WHAT YOU ARE ASKED TO DO:
Up to and including the line containing "Step 2, shift: input", set down each line of the entries below exactly, starting from the first, and leave out the rest.

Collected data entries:
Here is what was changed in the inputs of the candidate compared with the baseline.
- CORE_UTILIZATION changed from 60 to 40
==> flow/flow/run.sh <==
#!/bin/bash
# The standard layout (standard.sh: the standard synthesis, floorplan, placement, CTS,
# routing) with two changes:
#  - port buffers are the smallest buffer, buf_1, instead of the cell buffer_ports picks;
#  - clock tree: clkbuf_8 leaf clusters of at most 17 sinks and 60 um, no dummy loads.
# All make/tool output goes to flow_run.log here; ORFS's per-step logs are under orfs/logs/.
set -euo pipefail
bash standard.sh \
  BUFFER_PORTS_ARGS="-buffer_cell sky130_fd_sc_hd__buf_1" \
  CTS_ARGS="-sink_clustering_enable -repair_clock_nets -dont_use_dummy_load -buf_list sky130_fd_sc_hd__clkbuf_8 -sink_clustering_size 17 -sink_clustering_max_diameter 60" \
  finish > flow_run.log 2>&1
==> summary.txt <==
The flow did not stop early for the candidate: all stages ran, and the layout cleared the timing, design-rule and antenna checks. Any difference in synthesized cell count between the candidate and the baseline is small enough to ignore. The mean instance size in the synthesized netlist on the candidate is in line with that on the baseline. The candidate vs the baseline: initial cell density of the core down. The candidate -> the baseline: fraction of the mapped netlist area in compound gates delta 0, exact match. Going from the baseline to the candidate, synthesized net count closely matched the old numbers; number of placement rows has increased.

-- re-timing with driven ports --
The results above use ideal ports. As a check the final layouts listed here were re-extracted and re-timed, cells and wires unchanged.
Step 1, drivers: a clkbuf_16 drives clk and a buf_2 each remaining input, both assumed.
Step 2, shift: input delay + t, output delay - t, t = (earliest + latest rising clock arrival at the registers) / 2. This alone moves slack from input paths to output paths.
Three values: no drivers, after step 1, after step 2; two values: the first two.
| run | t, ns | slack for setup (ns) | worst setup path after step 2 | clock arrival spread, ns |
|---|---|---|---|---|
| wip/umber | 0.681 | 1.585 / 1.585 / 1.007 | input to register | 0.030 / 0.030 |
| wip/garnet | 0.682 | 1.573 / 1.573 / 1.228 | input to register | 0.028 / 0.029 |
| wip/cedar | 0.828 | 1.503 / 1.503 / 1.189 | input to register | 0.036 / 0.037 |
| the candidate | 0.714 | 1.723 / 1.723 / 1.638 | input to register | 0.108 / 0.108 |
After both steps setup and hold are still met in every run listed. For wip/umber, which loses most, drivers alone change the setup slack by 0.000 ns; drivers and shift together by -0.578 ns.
Background: an optimization exercise with open tools, aiming at small area and a short achievable clock period. Do not read the settings as production practice. RTL that was checked went through simulation tests only; none was proved equivalent to the original. Only the layout flow was run in runs 1, 4 and 5; the RTL was not checked for function there. Power figures rest on the tool's default switching activity, not on a simulated workload. The flow treats the clock pin as an ideal source, which a real chip does not have.

===== flow/run.sh =====
#!/bin/bash
# Standard ORFS layout with fast port buffers and no CTS dummy loads.
set -euo pipefail
bash standard.sh \
  "BUFFER_PORTS_ARGS=-buffer_cell sky130_fd_sc_hd__buf_2" \
  "CTS_ARGS=-sink_clustering_enable -repair_clock_nets -dont_use_dummy_load -sink_clustering_size 30 -sink_clustering_max_diameter 200" \
  "SETUP_SLACK_MARGIN=6" \
  finish > standard.log 2>&1

===== standard.sh =====
#!/bin/bash
# synth_recipe.tcl (not shown) runs the flow's synth.tcl, then flattens the netlist and writes it again
# the make line also repeats each setting of config.mk as NAME=value (left out here)
make -C /OpenROAD-flow-scripts/flow DESIGN_CONFIG=/design/flow/config.mk WORK_HOME=/design/flow/orfs CLKGATE_MAP_FILE= SYNTH_SCRIPT=/design/flow/synth_recipe.tcl "${@:-finish}"

===== config.mk =====
export PLATFORM = sky130hd
export DESIGN_NAME = video_ctrl_top
export DESIGN_NICKNAME = video_ctrl_top
export VERILOG_FILES = /design/flow/design.v
export SDC_FILE = /design/flow/constraint.sdc
export NUM_CORES = 4
export LEC_CHECK = 0
export CAP_MARGIN = 20
export CORE_MARGIN = 2
export CORE_UTILIZATION = 40
export SETUP_SLACK_MARGIN = 5
export SLEW_MARGIN = 20

===== constraint.sdc =====
create_clock -name core_clock -period 9.0 [get_ports {clk}]
set_input_delay 1.8000 -clock core_clock [delete_from_list [all_inputs] [get_ports {clk}]]
set_output_delay 1.8000 -clock core_clock [all_outputs]
set_load 0.01 [all_outputs]

===== design.v =====
package video_pkg;
    localparam int COORD_W = 13;               
    localparam int PCNT_W  = 6;                
    localparam int ADDR_W  = 32;
    localparam int DATA_W  = 32;
    localparam logic [ADDR_W-1:0] REG_CTRL    = 32'h0000_0000;
    localparam logic [ADDR_W-1:0] REG_H1      = 32'h0000_0028;
    localparam logic [ADDR_W-1:0] REG_H2      = 32'h0000_0030;
    localparam logic [ADDR_W-1:0] REG_V1      = 32'h0000_0038;
    localparam logic [ADDR_W-1:0] REG_V2      = 32'h0000_0040;
    localparam logic [ADDR_W-1:0] REG_BASE    = 32'h0000_0048;
    localparam logic [ADDR_W-1:0] REG_LINEINC = 32'h0000_0050;
    localparam int CTRL_EN_BIT  = 3;           
    localparam int CTRL_PCNT_LO = 4;           
    localparam int FIFO_DEPTH  = 16;
    localparam int FIFO_AW     = $clog2(FIFO_DEPTH);
    localparam int FREE_W      = $clog2(FIFO_DEPTH + 1);
    localparam int MEM_CREDITS = 4;
    localparam int CRED_W      = $clog2(MEM_CREDITS + 1);
    typedef struct packed {
        logic [7:0] r;                         
        logic [7:0] g;                         
        logic [7:0] b;                         
    } rgb_t;
    typedef struct packed {
        logic              en;
        logic [PCNT_W-1:0] pcnt;               
    } ctrl_cfg_t;
    typedef struct packed {
        logic [COORD_W-1:0] size;              
        logic [COORD_W-1:0] sync_start;
        logic [COORD_W-1:0] sync_end;          
        logic [COORD_W-1:0] total;
    } axis_cfg_t;
    typedef struct packed {
        logic [ADDR_W-1:0] base_address;
        logic [ADDR_W-1:0] lineinc;            
    } fetch_cfg_t;
    typedef struct packed {
        logic hsync;
        logic hblank;
        logic vsync;
        logic vblank;
    } sync_t;
    localparam sync_t SYNC_IDLE = 4'b0101;   
endpackage
import video_pkg::*;
module video_regs (
    input  logic                           clk,
    input  logic                           reset_n,
    input  logic                           reg_wr,
    input  logic [video_pkg::ADDR_W-1:0]   reg_addr,
    input  logic [video_pkg::DATA_W-1:0]   reg_wdata,
    output video_pkg::ctrl_cfg_t           ctrl_cfg,
    output video_pkg::axis_cfg_t           h_cfg,      
    output video_pkg::axis_cfg_t           v_cfg,      
    output video_pkg::fetch_cfg_t          fetch_cfg
);
    logic [DATA_W-1:0]  wdata;
    logic [COORD_W-1:0] lo_field;
    logic [COORD_W-1:0] lo_m1;
    logic [COORD_W-1:0] hi_field;
    logic               wr_ctrl, wr_h1, wr_h2, wr_v1, wr_v2, wr_base, wr_lineinc;
    assign wdata    = reset_n ? reg_wdata : '0;
    assign lo_field = wdata[COORD_W-1:0];
    assign hi_field = wdata[2*COORD_W-1:COORD_W];
    assign lo_m1    = reg_wdata[COORD_W-1:0] - 1'b1;
    assign wr_ctrl    = !reset_n || (reg_wr && reg_addr == REG_CTRL);
    assign wr_h1      = !reset_n || (reg_wr && reg_addr == REG_H1);
    assign wr_h2      = !reset_n || (reg_wr && reg_addr == REG_H2);
    assign wr_v1      = !reset_n || (reg_wr && reg_addr == REG_V1);
    assign wr_v2      = !reset_n || (reg_wr && reg_addr == REG_V2);
    assign wr_base    = !reset_n || (reg_wr && reg_addr == REG_BASE);
    assign wr_lineinc = !reset_n || (reg_wr && reg_addr == REG_LINEINC);
    always_ff @(posedge clk or negedge reset_n) begin
        if (!reset_n) begin
            ctrl_cfg.en <= 1'b0;
        end else if (reg_wr && reg_addr == REG_CTRL) begin
            ctrl_cfg.en <= reg_wdata[CTRL_EN_BIT];
        end
    end
    always_ff @(posedge clk) begin
        if (wr_ctrl) begin
            ctrl_cfg.pcnt <= wdata[CTRL_PCNT_LO +: PCNT_W];
        end
        if (wr_h1) begin
            h_cfg.total <= reset_n ? lo_m1 : '1;
            h_cfg.size  <= hi_field;
        end
        if (wr_h2) begin
            h_cfg.sync_end   <= lo_field;
            h_cfg.sync_start <= hi_field;
        end
        if (wr_v1) begin
            v_cfg.total <= reset_n ? lo_m1 : '1;
            v_cfg.size  <= hi_field;
        end
        if (wr_v2) begin
            v_cfg.sync_end   <= lo_field;
            v_cfg.sync_start <= hi_field;
        end
        if (wr_base) begin
            fetch_cfg.base_address <= wdata;
        end
        if (wr_lineinc) begin
            fetch_cfg.lineinc <= wdata;
        end
    end
endmodule
import video_pkg::*;
module video_timing (
    input  logic                           clk,
    input  logic                           reset_n,
    input  video_pkg::ctrl_cfg_t           ctrl_cfg,
    input  video_pkg::axis_cfg_t           h_cfg,      
    input  video_pkg::axis_cfg_t           v_cfg,      
    output logic                           pix_tick,
    output logic                           active,
    output logic                           fetch_line,
    output logic                           line_step,   
    output logic                           line_wrap,   
    output video_pkg::sync_t               sync
);
    logic [PCNT_W-1:0]  pdiv;                  
    logic [COORD_W-1:0] hcnt;
    logic [COORD_W-1:0] hcnt_new;
    logic [COORD_W-1:0] vsrc;                  
    logic               vs;                    
    logic [COORD_W-1:0] fy;                    
    logic [COORD_W-1:0] fy_new;
    logic               h_last;                
    logic               hb;                    
    logic               heq;                   
    logic               vb;                    
    logic               nld;                   
    logic               fy_last;               
    logic               heq_new;
    logic               en;
    assign en = ctrl_cfg.en;
    assign pix_tick = en && (pdiv >= ctrl_cfg.pcnt);
    assign active = en && !hb && !vb;
    assign fetch_line = pix_tick && heq && nld;
    assign hcnt_new = (!en || h_last) ? '0 : hcnt + 1'b1;
    assign heq_new  = (hcnt_new == h_cfg.size);
    assign line_step = !en || (pix_tick && h_last);
    assign line_wrap = en ? fy_last : (v_cfg.total == '0);
    assign vsrc      = en ? fy : '0;
    assign fy_new    = line_wrap ? '0 : (en ? fy + 1'b1 : COORD_W'(1));
    always_ff @(posedge clk) begin
        if (!en || pix_tick) begin
            pdiv <= '0;
        end else begin
            pdiv <= pdiv + 1'b1;
        end
    end
    always_ff @(posedge clk) begin
        if (!en || pix_tick) begin
            hcnt   <= hcnt_new;
            h_last <= (hcnt_new == h_cfg.total);
            heq    <= heq_new;
            hb     <= heq_new || (en && !h_last && hb);
        end
    end
    always_ff @(posedge clk) begin
        if (line_step) begin
            vs      <= (vsrc >= v_cfg.sync_start) && (vsrc < v_cfg.sync_end);
            fy      <= fy_new;
            fy_last <= (fy_new == v_cfg.total);
            nld     <= (fy_new < v_cfg.size);
            vb      <= en ? !nld : (v_cfg.size == '0);
        end
    end
    always_ff @(posedge clk or negedge reset_n) begin
        if (!reset_n) begin
            sync <= SYNC_IDLE;
        end else if (!en) begin
            sync <= SYNC_IDLE;
        end else begin
            sync.hblank <= hb;
            sync.hsync  <= (hcnt >= h_cfg.sync_start) && (hcnt < h_cfg.sync_end);
            sync.vblank <= vb;
            sync.vsync  <= vs;
        end
    end
endmodule
import video_pkg::*;
module line_fetch (
    input  logic                           clk,
    input  logic                           reset_n,
    input  video_pkg::fetch_cfg_t          fetch_cfg,
    input  video_pkg::axis_cfg_t           h_cfg,
    input  logic                           en,
    input  logic                           fetch_line,
    input  logic                           line_step,
    input  logic                           line_wrap,
    output logic                           mem_req,
    output logic [video_pkg::ADDR_W-1:0]   mem_addr,
    input  logic                           mem_credit,
    input  logic                           mem_rsp_valid,
    input  logic [video_pkg::DATA_W-1:0]   mem_rsp_data,
    output logic                           fifo_wr,
    output video_pkg::rgb_t                fifo_wdata,
    input  logic                           fifo_pop
);
    logic [COORD_W-1:0] remaining;             
    logic [ADDR_W-1:0]  line_off;              
    logic               first;                 
    logic [CRED_W-1:0]  credits;
    logic [FREE_W-1:0]  free_slots;            
    logic               issue;
    logic [CRED_W-1:0]  cred_inc, cred_dec;
    logic [FREE_W-1:0]  free_inc, free_dec;
    always_comb begin
        for (int i = 0; i < CRED_W; i++) begin
            cred_inc[i] = credits[i] ^ ((i == 0) ? 1'b1 : &(credits | ~CRED_W'((1 << i) - 1)));
            cred_dec[i] = credits[i] ^ ((i == 0) ? 1'b1 : ~|(credits & CRED_W'((1 << i) - 1)));
        end
        for (int i = 0; i < FREE_W; i++) begin
            free_inc[i] = free_slots[i] ^ ((i == 0) ? 1'b1 : &(free_slots | ~FREE_W'((1 << i) - 1)));
            free_dec[i] = free_slots[i] ^ ((i == 0) ? 1'b1 : ~|(free_slots & FREE_W'((1 << i) - 1)));
        end
    end
    assign issue = !fetch_line && (remaining != '0) && (credits != '0) &&
                   (free_slots != '0);
    always_ff @(posedge clk or negedge reset_n) begin
        if (!reset_n) begin
            mem_req    <= 1'b0;
            remaining  <= '0;
            credits    <= CRED_W'(MEM_CREDITS);
            free_slots <= FREE_W'(FIFO_DEPTH);
        end else begin
            mem_req    <= issue;
            if (issue && !mem_credit) begin
                credits <= cred_dec;
            end else if (!issue && mem_credit) begin
                credits <= cred_inc;
            end
            if (issue && !fifo_pop) begin
                free_slots <= free_dec;
            end else if (!issue && fifo_pop) begin
                free_slots <= free_inc;
            end
            if (fetch_line) begin
                remaining <= h_cfg.size;
            end else if (issue) begin
                remaining <= remaining - 1'b1;
            end
        end
    end
    logic [ADDR_W-1:0]  line_sum;
    logic [ADDR_W-1:0]  line_start;
    prefix_add32 i_line_sum (.a(line_off), .b(fetch_cfg.lineinc), .s(line_sum));
    prefix_add32 i_line_start (.a(fetch_cfg.base_address), .b(line_off), .s(line_start));
    always_ff @(posedge clk) begin
        if (line_step) begin
            line_off <= line_wrap ? '0 : (en ? line_sum : fetch_cfg.lineinc);
        end
    end
    always_ff @(posedge clk) begin
        if (fetch_line) begin
            mem_addr <= line_start;
            first    <= 1'b1;
        end else if (issue) begin
            first    <= 1'b0;
            if (!first) begin
                mem_addr <= mem_addr + ADDR_W'(4);
            end
        end
    end
    assign fifo_wr    = mem_rsp_valid;
    assign fifo_wdata = mem_rsp_data[23:0];    
endmodule
module prefix_add32 (
    input  logic [31:0] a,
    input  logic [31:0] b,
    output logic [31:0] s
);
    logic [32*6-1:0] g;                        
    logic [32*6-1:0] p;                        
    assign g[31:0] = a & b;
    assign p[31:0] = a ^ b;
    for (genvar l = 0; l < 5; l++) begin : level
        for (genvar i = 0; i < 32; i++) begin : bit_i
            if ((i >> l) & 1) begin : merge
                localparam int J = ((i >> l) << l) - 1;
                assign g[32*(l+1)+i] = g[32*l+i] | (p[32*l+i] & g[32*l+J]);
                assign p[32*(l+1)+i] = p[32*l+i] & p[32*l+J];
            end else begin : pass
                assign g[32*(l+1)+i] = g[32*l+i];
                assign p[32*(l+1)+i] = p[32*l+i];
            end
        end
    end
    assign s = p[31:0] ^ {g[32*5+30:32*5], 1'b0};
endmodule
import video_pkg::*;
module pixel_fifo (
    input  logic            clk,
    input  logic            reset_n,
    input  logic            wr,
    input  video_pkg::rgb_t wdata,
    input  logic            pop,
    output video_pkg::rgb_t rdata,
    output logic            empty
);
    logic [23:0]      mem [0:FIFO_DEPTH-1];    
    logic [FIFO_AW:0] wr_ptr;                  
    logic [FIFO_AW:0] rd_ptr;
    always_ff @(posedge clk or negedge reset_n) begin
        if (!reset_n) begin
            wr_ptr <= '0;
            rd_ptr <= '0;
        end else begin
            if (wr) begin
                wr_ptr <= wr_ptr + 1'b1;
            end
            if (pop && !empty) begin
                rd_ptr <= rd_ptr + 1'b1;
            end
        end
    end
    always_ff @(posedge clk) begin
        if (wr) begin
            mem[wr_ptr[FIFO_AW-1:0]] <= wdata;
        end
    end
    assign rdata = mem[rd_ptr[FIFO_AW-1:0]];   
    assign empty = (wr_ptr == rd_ptr);
endmodule
module pixel_output (
    input  logic            clk,
    input  logic            reset_n,
    input  logic            pix_tick,
    input  logic            active,
    input  logic            fifo_empty,
    input  video_pkg::rgb_t fifo_rdata,
    output logic            pop,
    output video_pkg::rgb_t rgb
);
    assign pop = pix_tick && active && !fifo_empty;
    always_ff @(posedge clk or negedge reset_n) begin
        if (!reset_n) begin
            rgb <= '0;
        end else if (active && !fifo_empty) begin
            rgb <= fifo_rdata;
        end else begin
            rgb <= '0;                         
        end
    end
endmodule
import video_pkg::*;
module video_ctrl_top (
    input  logic                           clk,
    input  logic                           reset_n,
    input  logic                           reg_wr,
    input  logic [video_pkg::ADDR_W-1:0]   reg_addr,
    input  logic [video_pkg::DATA_W-1:0]   reg_wdata,
    output logic                           mem_req,
    output logic [video_pkg::ADDR_W-1:0]   mem_addr,
    input  logic                           mem_credit,
    input  logic                           mem_rsp_valid,
    input  logic [video_pkg::DATA_W-1:0]   mem_rsp_data,
    output logic [3:0]                     sync,     
    output logic [23:0]                    rgb       
);
    video_pkg::ctrl_cfg_t          ctrl_cfg;
    video_pkg::axis_cfg_t          h_cfg;
    video_pkg::axis_cfg_t          v_cfg;
    video_pkg::fetch_cfg_t         fetch_cfg;
    logic               pix_tick;
    logic               active;
    logic               fetch_line;
    logic               line_step;
    logic               line_wrap;
    logic               fifo_wr;
    video_pkg::rgb_t               fifo_wdata;
    logic               fifo_pop;              
    video_pkg::rgb_t               fifo_rdata;
    logic               fifo_empty;
    video_regs i_video_regs (
        .clk       (clk),
        .reset_n   (reset_n),
        .reg_wr    (reg_wr),
        .reg_addr  (reg_addr),
        .reg_wdata (reg_wdata),
        .ctrl_cfg  (ctrl_cfg),
        .h_cfg     (h_cfg),
        .v_cfg     (v_cfg),
        .fetch_cfg (fetch_cfg)
    );
    video_timing i_video_timing (
        .clk        (clk),
        .reset_n    (reset_n),
        .ctrl_cfg   (ctrl_cfg),
        .h_cfg      (h_cfg),
        .v_cfg      (v_cfg),
        .pix_tick   (pix_tick),
        .active     (active),
        .fetch_line (fetch_line),
        .line_step  (line_step),
        .line_wrap  (line_wrap),
        .sync       (sync)
    );
    line_fetch i_line_fetch (
        .clk           (clk),
        .reset_n       (reset_n),
        .fetch_cfg     (fetch_cfg),
        .h_cfg         (h_cfg),
        .en            (ctrl_cfg.en),
        .fetch_line    (fetch_line),
        .line_step     (line_step),
        .line_wrap     (line_wrap),
        .mem_req       (mem_req),
        .mem_addr      (mem_addr),
        .mem_credit    (mem_credit),
        .mem_rsp_valid (mem_rsp_valid),
        .mem_rsp_data  (mem_rsp_data),
        .fifo_wr       (fifo_wr),
        .fifo_wdata    (fifo_wdata),
        .fifo_pop      (fifo_pop)
    );
    pixel_fifo i_pixel_fifo (
        .clk     (clk),
        .reset_n (reset_n),
        .wr      (fifo_wr),
        .wdata   (fifo_wdata),
        .pop     (fifo_pop),
        .rdata   (fifo_rdata),
        .empty   (fifo_empty)
    );
    pixel_output i_pixel_output (
        .clk        (clk),
        .reset_n    (reset_n),
        .pix_tick   (pix_tick),
        .active     (active),
        .fifo_empty (fifo_empty),
        .fifo_rdata (fifo_rdata),
        .pop        (fifo_pop),
        .rgb        (rgb)
    );
endmodule

==> results of run 1 <==
-- stage by stage --
step | utilization | hold WS (ps) | power [mW] | instance area [um^2]
floorplan | - | 429.7 | 4.603 | 33000
global placement | 0.4343 | 451.1 | 4.854 | 34980
detailed placement | 0.4357 | 467.9 | 4.901 | 35090
CTS | 0.4582 | 485.5 | 6.461 | 36910
global route | 0.4672 | 506.0 | 6.694 | 37630
finish | 0.4672 | 476.7 | 6.451 | 37630
-- where the power goes --
part           switching [mW]  internal (mW)
combinational           0.522          0.362
sequential              0.105           3.93
clock                   0.971          0.561
-- synth_stat cells, types with 22 or more instances --
| cell type | instances |
|---|---|
| dfrtp_1 | 57 |
| ha_1 | 146 |
| nand2b_1 | 27 |
| clkbuf_1 | 34 |
| nand3_1 | 48 |
| a21o_1 | 47 |
| xor2_1 | 74 |
| o21ai_0 | 48 |
| nor2_1 | 133 |
| inv_1 | 117 |
| xnor2_1 | 88 |
| nand2_1 | 94 |
| mux4_2 | 120 |
| a21oi_1 | 62 |
| and2_1 | 52 |
| nor3_1 | 27 |
| buf_1 | 22 |
| nor2b_1 | 32 |
| edfxtp_1 | 655 |
-- kinds of logic (layout without fill, tap and decap cells) --
group	Yosys count	after routing	share of synthesized area
compound gates	242	244	0.05078
xor+xnor	162	162	0.04359
fa+ha+maj	156	156	0.06227
buf+inv	179	431	0.02079
flops	723	723	0.6556
mux	144	145	0.09064
other cells	0	2	0
simple gates	494	494	0.07634
-- metal layers --
layer / wire length, um / GRT usage / vias to the layer above
met2: 40320 / 0.3281 / 391
met1: 33370 / 0.2412 / 9425
met4: 1448 / 0.03441 / 12
met3: 3014 / 0.02079 / 82
met5: 80 / 0 / -
li1: - / - / 8423
-- worst max path at each step --
stage / slack [ps] / start / to
global route: 5750 / i_video_timing.fy[0]$_DFFE_PP_ / i_video_timing.nld$_DFFE_PP_
finish: 5820 / reg_addr[1] / i_video_regs.v_cfg[25]$_DFFE_PP_
floorplan: 5020 / reg_addr[21] / i_video_regs.v_cfg[13]$_DFFE_PP_
CTS: 5760 / i_video_regs.v_cfg[12]$_DFFE_PP_ / i_video_timing.nld$_DFFE_PP_
detailed placement: 4940 / i_video_regs.ctrl_cfg[6]$_DFFE_PN0P_ / i_video_timing.nld$_DFFE_PP_
global placement: 4950 / i_video_regs.ctrl_cfg[6]$_DFFE_PN0P_ / i_video_timing.nld$_DFFE_PP_
-- registers in the layout (all words and copies together), names as in the netlist, 3 cells and up --
signal / cells
i_video_regs.fetch_cfg: 64
i_pixel_fifo.wr_ptr: 5
i_line_fetch.credits: 3
i_line_fetch.line_off: 32
i_video_timing.sync: 4
i_video_timing.pdiv: 6
i_line_fetch.remaining: 13
i_video_regs.v_cfg: 52
i_line_fetch.mem_addr: 32
i_video_regs.ctrl_cfg: 7
i_line_fetch.free_slots: 5
i_video_regs.h_cfg: 52
i_pixel_fifo.mem: 384
i_video_timing.fy: 13
i_pixel_fifo.rd_ptr: 5
i_video_timing.hcnt: 13
i_pixel_output.rgb: 24
-- final cells by class --
class | instances | share of cell area
Timing Repair Buffer | 284 | 0.06526
Clock buffer | 28 | 0.01862
Sequential cell | 723 | 0.5673
Inverter | 119 | 0.01217
Multi-Input combinational cell | 1201 | 0.3012
Tap cell | 1060 | 0.03524
Antenna cell | 2 | 0.0001330
-- repair_timing --
action                     CTS  global route
gates resized for setup     85            55
cloned                      10             3
pin swaps                   43            58
setup endpoints to repair  397           270
buffers inserted            62            34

SOLUTION BELOW:
Here is what was changed in the inputs of the candidate compared with the baseline.
- CORE_UTILIZATION changed from 60 to 40
==> flow/flow/run.sh <==
#!/bin/bash
# The standard layout (standard.sh: the standard synthesis, floorplan, placement, CTS,
# routing) with two changes:
#  - port buffers are the smallest buffer, buf_1, instead of the cell buffer_ports picks;
#  - clock tree: clkbuf_8 leaf clusters of at most 17 sinks and 60 um, no dummy loads.
# All make/tool output goes to flow_run.log here; ORFS's per-step logs are under orfs/logs/.
set -euo pipefail
bash standard.sh \
  BUFFER_PORTS_ARGS="-buffer_cell sky130_fd_sc_hd__buf_1" \
  CTS_ARGS="-sink_clustering_enable -repair_clock_nets -dont_use_dummy_load -buf_list sky130_fd_sc_hd__clkbuf_8 -sink_clustering_size 17 -sink_clustering_max_diameter 60" \
  finish > flow_run.log 2>&1
==> summary.txt <==
The flow did not stop early for the candidate: all stages ran, and the layout cleared the timing, design-rule and antenna checks. Any difference in synthesized cell count between the candidate and the baseline is small enough to ignore. The mean instance size in the synthesized netlist on the candidate is in line with that on the baseline. The candidate vs the baseline: initial cell density of the core down. The candidate -> the baseline: fraction of the mapped netlist area in compound gates delta 0, exact match. Going from the baseline to the candidate, synthesized net count closely matched the old numbers; number of placement rows has increased.

-- re-timing with driven ports --
The results above use ideal ports. As a check the final layouts listed here were re-extracted and re-timed, cells and wires unchanged.
Step 1, drivers: a clkbuf_16 drives clk and a buf_2 each remaining input, both assumed.
Step 2, shift: input delay + t, output delay - t, t = (earliest + latest rising clock arrival at the registers) / 2. This alone moves slack from input paths to output paths.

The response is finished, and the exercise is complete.